Falling asleep seems to be coded in my DNA.  Unfortunately, the constant demands of email and texts come with the expectation that we are always on at work, and at home.  Our phones call to us – in a siren’s call way – to constantly check in.  Check to see if we have new emails, check to see if someone sent a file, check to see if someone responded to my meeting request.  This constant stimulation would make anyone stay away through a boring biology class.

How can we as Developing Resilient Leaders position ourselves to manage the constant flow of electronic stimulation?

 

I am now going to give you my unscientific, non-peer reviewed, resilient leader theory on a taking risks.  Are you ready?  Got your pencils out?  Here’s it is. Take An Afternoon Nap.  You heard it.  Take An Afternoon Nap.

Josh Bersin, founder of Bersin by Deloitte (yes, the accounting firm said in a New York Times article, ““Companies are suffering from tremendous productivity problems because people are stressed out” and not recovering from the workday.  They’re beginning to realize that this is their problem, and they can’t just say to people, ‘Here’s a work-life balance course, go teach yourself how to manage your inbox.  It’s way more complicated than that.”

In a paper titled, The Restorative Effect of Naps on Perceptual Deterioration, published by Nature Neuroscience, the authors engaged office workers in a four times per day study on perceptual performance.  Their research found that there is a constant detioration as each day progresses.  However, they found that subject that took a 30 minute nap between the second and third test stopped deterioration in performance.  Even better, they found that those that took a 60-minute nap reversed the deterioration.

The results are astounding.  A nap during the workday can improve your mental performance through the balance of the day.  But, can you imagine the stigma one would receive for putting their head down to sleep in many offices.  This would like a sign a weakness, a sign of being soft, not caring about results.  Maybe you would even get taunts about going back to kindergarten.

However, this science is getting traction.  Let’s talk about some companies that embrace napping.  The National Sleep Foundation, of course there’s a National Sleep Foundation, in a 2008 study they found that 34% of U.S. companies allow workplace naps.  In fact, some companies even have designated napping areas.

Google as “nap pods” that are designed to block out light and sound and provide a restorative quick sleep.  The Huffington Post, Cisco and Facebook also have these units.  Uber hired an interior designer to layout quiet spaces at their San Francisco headquarters.  Zappos has a communal nap room named The Tank.  The room contains a 25-foot, 3,500 gallon saltwater aquarium.  Each of the room’s massage chairs has a curved hood so employees can lie back and watch the fish swim above them or just fade into a nap.

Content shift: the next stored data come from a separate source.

[src/common/timer_one_pkg.sv]
// Package of register offsets, field positions, reset values and codes.
// Assumes a 32-bit classic Wishbone slave with word-aligned registers.
package timer_one_pkg;
    localparam logic [4:0] ADDR_COUNT = 5'h00;
    localparam logic [4:0] ADDR_PERIOD = 5'h04;
    localparam logic [4:0] ADDR_CONTROL = 5'h08;
    localparam logic [4:0] ADDR_IRQ_STATUS = 5'h0c;
    localparam logic [4:0] ADDR_IRQ_CLEAR = 5'h10;
    localparam logic [4:0] ADDR_IRQ_ENABLE = 5'h14;
    localparam int BIT_RUN = 15;
    localparam int BIT_IDLE_STOP = 13;
    localparam int BIT_GATE = 6;
    localparam int BIT_PS_HI = 5;
    localparam int BIT_PS_LO = 4;
    localparam int BIT_SYNC = 2;
    localparam int BIT_SRC = 1;
    localparam logic [15:0] CONTROL_MASK = 16'ha076;
    localparam logic [15:0] CONTROL_RESET = 16'h0000;
    localparam logic [15:0] PERIOD_RESET = 16'hffff;
    localparam logic [15:0] COUNT_RESET = 16'h0000;
    localparam int IRQ_MATCH = 0;
    localparam int IRQ_GATE_END = 1;
    localparam logic [7:0] PS_DIV1 = 8'h00;
    localparam logic [7:0] PS_DIV8 = 8'h07;
    localparam logic [7:0] PS_DIV64 = 8'h3f;
    localparam logic [7:0] PS_DIV256 = 8'hff;
endpackage : timer_one_pkg

[src/common/tick_if.sv]
// Interface carrying the prescaler control and its output tick.
// Assumes both ends run on the same clock.
`timescale 1ns/100ps
interface tick_if;
    logic clear;
    logic enable;
    logic [1:0] sel;
    logic src_pulse;
    logic tick;
    modport ctrl (output clear, output enable, output sel,
        output src_pulse, input tick);
    modport scaler (input clear, input enable, input sel,
        input src_pulse, output tick);
endinterface : tick_if

[src/prescaler.sv]
// Prescaler dividing the selected input pulse by 1, 8, 64 or 256.
// Assumes src_pulse is a one-cycle pulse in the clk_i domain.
`timescale 1ns/100ps
module prescaler import timer_one_pkg::*; (
    input wire logic clk_i,
    input wire logic rst_i,
    tick_if.scaler tk
);
    logic [7:0] cnt_q;
    logic [7:0] limit;

    always_comb begin
        unique case (tk.sel)
            2'b00: limit = PS_DIV1;
            2'b01: limit = PS_DIV8;
            2'b10: limit = PS_DIV64;
            2'b11: limit = PS_DIV256;
        endcase
    end

    // Clear acts only while enabled; a halted prescaler keeps its count.
    always_ff @(posedge clk_i) begin
        if (rst_i) begin
            cnt_q <= 8'h00;
        end else if (tk.clear && tk.enable) begin
            cnt_q <= 8'h00;
        end else if (tk.enable && tk.src_pulse) begin
            cnt_q <= (cnt_q >= limit) ? 8'h00 : cnt_q + 8'h01;
        end
    end

    assign tk.tick = tk.enable && tk.src_pulse && (cnt_q >= limit);
endmodule : prescaler

[src/timer_one_counter.sv]
// Sixteen-bit timer/counter with period match and Wishbone registers.
// Assumes a classic Wishbone master on clk_i and asynchronous pin inputs.
//
// Notes on behaviour
// - Timer mode counts each instruction cycle up to period, then wraps.
// - Synchronous counter counts synchronised external rising edges, wraps.
// - Asynchronous counter counts every external rising edge, wraps.
// - Idle stops counting when idle-stop is one; resumes after Idle.
// - Asynchronous counting also halts in Idle when idle-stop is set.
// - Gated mode counts instruction cycles only while gate pin is high.
// - Input clock is instruction cycle or the external pin, by source.
// - Prescaler divides input by 1, 8, 64 or 256 per two-bit field.
// - Prescaler clears on count write, run-enable clear and reset.
// - A disabled timer cannot reset its halted prescaler.
// - Control writes leave the count; only count writes change it.
// - In Sleep, counts only if enabled, external, and asynchronous.
// - Running in Sleep, counts to period then resets to zero.
// - Count-period match requests interrupt when its enable is set.
// - Match sets a sticky flag held until software clears it.
// - Gated mode also interrupts on the gate falling edge.
//
// The register offsets and the Wishbone slave port were left to the implementer.
`timescale 1ns/100ps
module timer_one_counter import timer_one_pkg::*; (
    input wire logic clk_i,
    input wire logic rst_i,
    input wire logic cyc_i,
    input wire logic stb_i,
    input wire logic we_i,
    input wire logic [4:0] adr_i,
    input wire logic [3:0] sel_i,
    input wire logic [31:0] dat_i,
    output logic [31:0] dat_o,
    output logic ack_o,
    input wire logic instr_cycle_i,
    input wire logic ext_clock_gate_pin_i,
    input wire logic cpu_idle_i,
    input wire logic cpu_sleep_i,
    output logic irq_o
);
    ////////////////////////////////////////////////////////////////////
    logic [15:0] count_value_q;
    logic [15:0] period_value_q;
    logic [15:0] timer_control_word_q;
    logic [1:0] irq_status_q;
    logic [1:0] irq_enable_q;
    logic [1:0] pin_sync_q;
    logic pin_prev_q;
    logic [1:0] idle_sync_q;
    logic [1:0] sleep_sync_q;
    logic ack_q;
    logic [31:0] dat_q;
    logic irq_q;
    logic req;
    logic wr_lo;
    logic wr_hi;
    logic wr_count;
    logic wr_control;
    logic pin_rise;
    logic pin_fall;
    logic pin_level;
    logic timer_run_enable;
    logic clock_source_sel;
    logic ext_sync_sel;
    logic gate_accum_enable;
    logic idle_stop_sel;
    logic halted;
    logic idle_halt;
    logic sleep_halt;
    logic [31:0] rdata;
    logic match;
    logic [15:0] wdata;
    logic [1:0] irq_set;

    tick_if tk ();

    prescaler u_prescaler (
        .clk_i(clk_i),
        .rst_i(rst_i),
        .tk(tk)
    );

    ////////////////////////////////////////////////////////////////////
    // Bus decode. Each access is answered one cycle after it is seen.
    assign req = cyc_i && stb_i && !ack_q;
    assign wr_lo = req && we_i && sel_i[0];
    assign wr_hi = req && we_i && sel_i[1];
    assign wr_count = (wr_lo || wr_hi) && (adr_i == ADDR_COUNT);
    assign wr_control = (wr_lo || wr_hi) && (adr_i == ADDR_CONTROL);

    always_comb begin
        wdata = 16'h0000;
        wdata[7:0] = dat_i[7:0];
        wdata[15:8] = dat_i[15:8];
    end

    assign timer_run_enable = timer_control_word_q[BIT_RUN];
    assign idle_stop_sel = timer_control_word_q[BIT_IDLE_STOP];
    assign gate_accum_enable = timer_control_word_q[BIT_GATE];
    assign ext_sync_sel = timer_control_word_q[BIT_SYNC];
    assign clock_source_sel = timer_control_word_q[BIT_SRC];

    ////////////////////////////////////////////////////////////////////
    // Pin and processor state synchronisers.
    always_ff @(posedge clk_i) begin
        if (rst_i) begin
            pin_sync_q <= 2'b00;
            pin_prev_q <= 1'b0;
            idle_sync_q <= 2'b00;
            sleep_sync_q <= 2'b00;
        end else begin
            pin_sync_q <= {pin_sync_q[0], ext_clock_gate_pin_i};
            pin_prev_q <= pin_sync_q[1];
            idle_sync_q <= {idle_sync_q[0], cpu_idle_i};
            sleep_sync_q <= {sleep_sync_q[0], cpu_sleep_i};
        end
    end

    // The asynchronous path is modelled on the same clock; only the
    // Sleep qualification differs between the two counter modes.
    assign pin_level = pin_sync_q[1];
    assign pin_rise = pin_level && !pin_prev_q;
    assign pin_fall = !pin_level && pin_prev_q;

    ////////////////////////////////////////////////////////////////////
    // Stop conditions for Idle and Sleep.
    // Idle stops every mode alike when the idle-stop bit is set.
    assign idle_halt = idle_sync_q[1] && idle_stop_sel;

    // Sleep stops the core clock, so only the unsynchronised external
    // counter may keep running; every other mode must freeze.
    assign sleep_halt = sleep_sync_q[1]
        && !(clock_source_sel && !ext_sync_sel);

    always_comb begin
        halted = idle_halt || sleep_halt;
    end

    // Input pulse selection ahead of the prescaler.
    always_comb begin
        tk.enable = timer_run_enable && !halted;
        tk.sel = timer_control_word_q[BIT_PS_HI:BIT_PS_LO];
        tk.clear = wr_count || (wr_hi && (adr_i == ADDR_CONTROL)
            && !wdata[BIT_RUN]);
        if (clock_source_sel) begin
            tk.src_pulse = pin_rise;
        end else if (gate_accum_enable) begin
            tk.src_pulse = instr_cycle_i && pin_level;
        end else begin
            tk.src_pulse = instr_cycle_i;
        end
    end

    assign match = (count_value_q == period_value_q);

    ////////////////////////////////////////////////////////////////////
    // Count register.
    always_ff @(posedge clk_i) begin
        if (rst_i) begin
            count_value_q <= COUNT_RESET;
        end else if (wr_count) begin
            if (sel_i[0]) begin
                count_value_q[7:0] <= wdata[7:0];
            end
            if (sel_i[1]) begin
                count_value_q[15:8] <= wdata[15:8];
            end
        end else if (tk.tick) begin
            if (match) begin
                count_value_q <= 16'h0000;
            end else begin
                count_value_q <= count_value_q + 16'h0001;
            end
        end
    end

    // Period and control registers.
    always_ff @(posedge clk_i) begin
        if (rst_i) begin
            period_value_q <= PERIOD_RESET;
        end else if (adr_i == ADDR_PERIOD) begin
            if (wr_lo) begin
                period_value_q[7:0] <= wdata[7:0];
            end
            if (wr_hi) begin
                period_value_q[15:8] <= wdata[15:8];
            end
        end
    end

    always_ff @(posedge clk_i) begin
        if (rst_i) begin
            timer_control_word_q <= CONTROL_RESET;
        end else if (wr_control) begin
            if (sel_i[0]) begin
                timer_control_word_q[7:0] <= wdata[7:0] & CONTROL_MASK[7:0];
            end
            if (sel_i[1]) begin
                timer_control_word_q[15:8] <= wdata[15:8]
                    & CONTROL_MASK[15:8];
            end
        end
    end

    ////////////////////////////////////////////////////////////////////
    // Interrupt status, enable and output.
    always_comb begin
        irq_set = 2'b00;
        irq_set[IRQ_MATCH] = tk.tick && match;
        irq_set[IRQ_GATE_END] = timer_run_enable && !clock_source_sel
            && gate_accum_enable && pin_fall && !halted;
    end

    // One sticky bit per event. A set in the same cycle as a clear wins,
    // so an event that lands on the clear write is never lost.
    for (genvar b = 0; b < 2; b++) begin : g_status
        logic clr_bit;
        assign clr_bit = wr_lo && (adr_i == ADDR_IRQ_CLEAR) && dat_i[b];
        always_ff @(posedge clk_i) begin
            if (rst_i) begin
                irq_status_q[b] <= 1'b0;
            end else if (irq_set[b]) begin
                irq_status_q[b] <= 1'b1;
            end else if (clr_bit) begin
                irq_status_q[b] <= 1'b0;
            end
        end
    end

    always_ff @(posedge clk_i) begin
        if (rst_i) begin
            irq_enable_q <= 2'b00;
        end else if (wr_lo && (adr_i == ADDR_IRQ_ENABLE)) begin
            irq_enable_q <= dat_i[1:0];
        end
    end

    always_ff @(posedge clk_i) begin
        if (rst_i) begin
            irq_q <= 1'b0;
        end else begin
            irq_q <= |(irq_status_q & irq_enable_q);
        end
    end

    ////////////////////////////////////////////////////////////////////
    // Read data and acknowledge.
    // The clear register and unmapped offsets read as zero.
    always_comb begin
        rdata = 32'h00000000;
        unique case (adr_i)
            ADDR_COUNT: rdata = {16'h0000, count_value_q};
            ADDR_PERIOD: rdata = {16'h0000, period_value_q};
            ADDR_CONTROL: rdata = {16'h0000, timer_control_word_q};
            ADDR_IRQ_STATUS: rdata = {30'h0, irq_status_q};
            ADDR_IRQ_ENABLE: rdata = {30'h0, irq_enable_q};
            default: rdata = 32'h00000000;
        endcase
    end

    // The answer is registered, so the master sees it one cycle after
    // the request is taken; read data stays until the next read.
    always_ff @(posedge clk_i) begin
        if (rst_i) begin
            ack_q <= 1'b0;
        end else begin
            ack_q <= req;
        end
    end

    always_ff @(posedge clk_i) begin
        if (rst_i) begin
            dat_q <= 32'h00000000;
        end else if (req && !we_i) begin
            dat_q <= rdata;
        end
    end

    assign ack_o = ack_q;
    assign dat_o = dat_q;
    assign irq_o = irq_q;
endmodule : timer_one_counter

[config.mk]
export PLATFORM = sky130hd
export DESIGN_NAME = timer_one_counter
export DESIGN_NICKNAME = d
export VERILOG_FILES = /design/src/common/timer_one_pkg.sv /design/src/common/tick_if.sv /design/src/prescaler.sv /design/src/timer_one_counter.sv
export SDC_FILE = /design/constraint.sdc
export NUM_CORES = 1
export LEC_CHECK = 0
export ABC_AREA = 1
export BUFFER_PORTS_ARGS = -buffer_cell sky130_fd_sc_hd__buf_4
export CORE_MARGIN = 2
export CORE_UTILIZATION = 51
export DETAILED_ROUTE_END_ITERATION = 8
export GPL_TIMING_DRIVEN = 0
export PLACE_DENSITY = 0.77
export REMOVE_ABC_BUFFERS = 1
export SYNTH_ARGS = -nofsm -noshare
export SYNTH_HDL_FRONTEND = slang
export SYNTH_SLANG_ARGS = --single-unit
[constraint.sdc]
create_clock -name clk_i -period 1.6 [get_ports clk_i]
set_input_delay 0.32 -clock clk_i [delete_from_list [all_inputs] [get_ports clk_i]]
set_output_delay 0.32 -clock clk_i [all_outputs]
set_load 0.02 [all_outputs]
==> metrics <==
Avg Inst Size Synth 6.60 µm²; Finished Core Util 0.624; Hold/Removal Path Class in2reg; crit-path cells nand2_1, ha_1, nand2_1, o21a_1, nand2_8, nand3_4, a21oi_2, nor2_1; largest net degree at the start of global routing 30; drt initial violations 426; Synth Area in XOR/XNOR 0.0253; Post-Synthesis Cells 681; largest fanout on the critical path 8; Antenna Cells 0; CTS tree built; Post-synth EDFFs 0; Core ar. 8640 µm²; grt met2 use 0.410; Fin Clk Skew 0.0144 ns; CTS buffer count 9; Seq/Total Area, Yosys 0.338; # clock sinks 76; Async SR Flop Fraction 0; antenna viol nets, final 0; crit end category register; die area 9580 µm²; Reg power frac 0.515; area of the multi-input gates 2780 µm²; flops & latches, synth 76; arrival time worst endpoint 2.02 ns; Via density 5.46; first-pass GRT wire length 20,200 µm; Most Frequent Cell on Critical Path nand2_1; first-pass iteration count of the detailed router 7; Switch Pwr 0.937 mW; largest family of logic cells by synthesized area simple AND/OR/NAND/NOR gates; internal power 2.77 mW; Worst VDD drop 469 µV; port bufs 49; final setup margin -0.165 ns; Synth top area share 0.338; Post-Synth Adder-Cell Area 0.0223; CTS Buffer Depth 2; Comb pwr share 0.073; Die Height 97.9 µm; RSZ-0062 raised after global routing true; min cycle time layout 1.76 ns; worst skew pair latency 0.36 ns; CP max stage delay 0.37 ns; GR Util met1 0.347; Rows 34; fin crit share 1.10; pwr/cell area 687 nW/µm²; Leak 2.54 nW; synth cell count leaders nand2_1 (209), nor2_1 (78), dfxtp_1 (76); Finished Layout Cells 844; outcome finished with violations; Syn-to-layout area delta 19.9%; Synth warnings 0; Root Buffer clkbuf_8; Initial Utilization 0.521; placed cell count 815; H-tree lvl count 3; Hold Vio Cnt, Final 0; max-slew violations 0; sw frac 0.253; Worst EP required 1.86 ns; TNS Setup -3.50 ns; vias in the first global route 4,242; FF+latch area 1530 µm²; Setup Crit Path Kind reg2reg; Residual DRC 0; Peak Freq 567 MHz; Worst setup SP type register; layout cells sized above 1 0.232; crit path max-delay cell type dfxtp_2; final WL 12,500 µm; die width 97.9 µm; Synth Area in Simple Gates 0.368; max-cap violation count 0; top cells by area, synth dfxtp_1 (34%), nand2_1 (17%), nor2_1 (6.5%); violated checks setup timing; Worst-path clk slew 0.08 ns; Ports 84; antenna violations before repair 0; final RePlAce weighted congestion 0.944; most frequent cell after synthesis nand2_1; fin nets 789; M3 GR Usage 0.0415; dominant synthesized flop cell dfxtp_1; gr busiest metal met2; Compound-Gate Fraction of Synth Area 0.128; Finish-stage setup viols 24; clock share of power 0.412; GRT overflow 0; Tot GR Track Use 0.257; mapped cell area 4500 µm²; synth unique cells 40; Vias 4,610; post-synthesis mux area share 0; DP HPWL 8130 µm; post-DR wirelength/cell 14.8 µm; Yosys top cell by area dfxtp_1; Filler cells 753
[worst max-delay path, delay by kind of cell, from the launching register on]
family | cells | cell delay (ns)
and+or+nand+nor | 5 | 0.55
AOI/OAI and AO/OA | 2 | 0.43
DFF | 1 | 0.37
adders and majority gates | 1 | 0.31
[final cells by class]
type,instances,share of cell area
Clock inverter,4,0.0104
Inverter,74,0.0550
Timing Repair Buffer,58,0.0831
Tap cell,108,0.0251
Clock buffer,12,0.0269
Timing Repair inverter,1,0.00139
Multi-Input combinational cell,511,0.515
Sequential cell,76,0.283
[power by group through the flow]
stage	combinational [mW]	sequential, mW	clock (mW)
finish	0.271	1.91	1.52
global route	0.290	1.91	1.62
CTS	0.264	1.91	1.53
detailed placement	0.242	1.95	0
global placement	0.237	1.95	0
floorplan	0.116	1.96	0
[per-stage QoR]
| step | instance area [µm²] | power, mW | worst slack (ns) | hold WS (ns) |
|---|---|---|---|---|
| finish | 5390 | 3.70 | -0.165 | 0.159 |
| global route | 5390 | 3.82 | -0.269 | 0.160 |
| CTS | 5250 | 3.71 | -0.154 | 0.154 |
| detailed placement | 4800 | 2.20 | -0.722 | 0.395 |
| global placement | 4800 | 2.19 | -0.650 | 0.391 |
| floorplan | 4300 | 2.07 | -0.273 | 0.388 |
[cell families after synthesis]
family          after synthesis
fa+ha+maj                     8
simple gates                376
flops                        76
compound gates               95
other cells                   1
xor+xnor                     13
buf+inv                     112
[flip-flops by register name, summed over array words and instances, names as in the netlist, 2 cells and up]
register	cells
count_value_q	16
dat_o	16
period_value_q	16
u_prescaler.cnt_q	8
timer_control_word_q	7
idle_sync_q	2
irq_enable_q	2
irq_status_q	2
pin_sync_q	2
sleep_sync_q	2
[timing repair]
item / 4_1_cts / 5_1_grt
hold buffers: 0 / 0
cloned: 4 / 0
setup endpoints to repair: 42 / 39
pin swaps: 9 / 18
buffers inserted: 4 / 5
gates resized for setup: 41 / 25
[cell usage in the layout (no fill, tap or decap), types with 12 or more instances in the layout]
master,Yosys,routed
inv_2,22,22
o21ai_0,13,12
nand2_2,13,12
nor2_1,78,72
conb_1,1,16
a21oi_2,1,12
o211ai_1,15,15
a21oi_1,43,32
nand3_1,46,37
buf_4,18,57
inv_1,52,49
nand2_1,209,204
xor2_1,12,12
dfxtp_1,76,74
[worst paths after layout]
| path | slack (ns) | to | start | cells past startpoint |
|---|---|---|---|---|
| max | -0.16 | count_value_q[0] | timer_control_word_q[4] | 8 |
| min reg2reg | 0.41 | pin_sync_q[1] | pin_sync_q[0] | 2 |
| max reg2reg | -0.16 | count_value_q[0] | timer_control_word_q[4] | 8 |
| min | 0.16 | sleep_sync_q[0] | cpu_sleep_i | 3 |
[metal layers]
metal,wire length (µm),up-vias
met1,5420,2093
met2,5750,219
met5,0,-
li1,-,2259
met4,370,0
met3,996,39
(Power assumes the default switching activity.)
==> src/hw/lintmc_qual.sv <==
// counts how long a condition has held; flags once the count is reached
`timescale 1ns/10ps
module lintmc_qual
	import lintmc_pkg::*;
#(
	parameter int COUNT = 2000
)
(
	input wire logic core_clk,
	input wire logic rst,
	input wire logic cond,
	output logic reached
);

	localparam int CW = $clog2(COUNT + 1);
	localparam logic [CW-1:0] LIMIT = CW'(COUNT);

	logic [CW-1:0] cnt_reg;
	logic [CW-1:0] cnt_next;

	always_comb
	begin
		cnt_next = cnt_reg;
		if (!cond)
			cnt_next = '0;
		else if (cnt_reg != LIMIT)
			cnt_next = cnt_reg + CW'(1);
	end

	always_ff @(posedge core_clk or posedge rst)
	begin
		if (rst)
			cnt_reg <= '0;
		else
			cnt_reg <= cnt_next;
	end

	assign reached = cond && (cnt_reg == LIMIT);

endmodule

==> src/hw/lintmc_sync.sv <==
// two-flop synchroniser for a vector of pin inputs
`timescale 1ns/10ps
module lintmc_sync
	import lintmc_pkg::*;
#(
	parameter int WIDTH = 1
)
(
	input wire logic core_clk,
	input wire logic rst,
	input wire logic [WIDTH-1:0] asyncIn,
	output logic [WIDTH-1:0] syncOut
);

	logic [WIDTH-1:0] stage1_reg;
	logic [WIDTH-1:0] stage2_reg;

	always_ff @(posedge core_clk or posedge rst)
	begin
		if (rst)
		begin
			stage1_reg <= '0;
			stage2_reg <= '0;
		end
		else
		begin
			stage1_reg <= asyncIn;
			stage2_reg <= stage1_reg;
		end
	end

	assign syncOut = stage2_reg;

endmodule

==> config.mk <==
export PLATFORM = sky130hd
export DESIGN_NAME = lintmc_mode_ctrl
export DESIGN_NICKNAME = d
export VERILOG_FILES = /design/src/common/lintmc_pkg.sv /design/src/hw/lintmc_mode_ctrl.sv /design/src/hw/lintmc_qual.sv /design/src/hw/lintmc_sync.sv
export SDC_FILE = /design/constraint.sdc
export NUM_CORES = 1
export LEC_CHECK = 0
export BUFFER_PORTS_ARGS = -buffer_cell sky130_fd_sc_hd__buf_4
export CORE_ASPECT_RATIO = 0.5
export CORE_MARGIN = 2
export CORE_UTILIZATION = 55
export DETAILED_ROUTE_END_ITERATION = 12
export PLACE_DENSITY_LB_ADDON = 0.12
export SYNTH_ARGS = -nofsm -noshare
export SYNTH_HDL_FRONTEND = slang
export SYNTH_SLANG_ARGS = --single-unit
==> constraint.sdc <==
create_clock -name core_clk -period 2.6 [get_ports core_clk]
set_input_delay 0.52 -clock core_clk [delete_from_list [all_inputs] [get_ports core_clk]]
set_output_delay 0.52 -clock core_clk [all_outputs]
set_load 0.01 [all_outputs]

Some corporations get it and provide accommodations.  In other companies, the resources aren’t there to create a tanks large enough for Shamu.  What can people do in those companies?  Nap anyway.

Every day at lunch, I take a two minute drive to the park to enjoy my lunch.  Turn off the radio and read the Wall Street Journal while eating.  Then, I recline my chair all the way back, insert a small pillow I keep in my backseat under my head and set my alarm for 25 minutes.  That’s it!  23 minutes doesn’t get the job done for me.  27 minutes, well, I need to get back to work.  25 minutes of relaxation.  Most days I fall asleep.  Some days, my mind just quiets.  Every day I pop up with the alarm ready to roll.  I feel great.  Better than great.  For those constant listeners, I’ve never felt better in my life!

The second half of my day starts off as productively at the first half.  I tackle some of my hardest problems because I am fresh, my mind is fresh.  Resilient leaders, part of the reason we are resilient is because we can overcome obstacles.  Taking an afternoon nap is one of the ways to help us improve our resiliency.

And, for me, the best part of taking my afternoon nap in my parked car…is not having to call someone collect to get me.

Folks, thank you for listening to Swimming in the Flood.  Resilient leaders face challenging currents and it is tough navigating, but with one tack or another, we can get there together.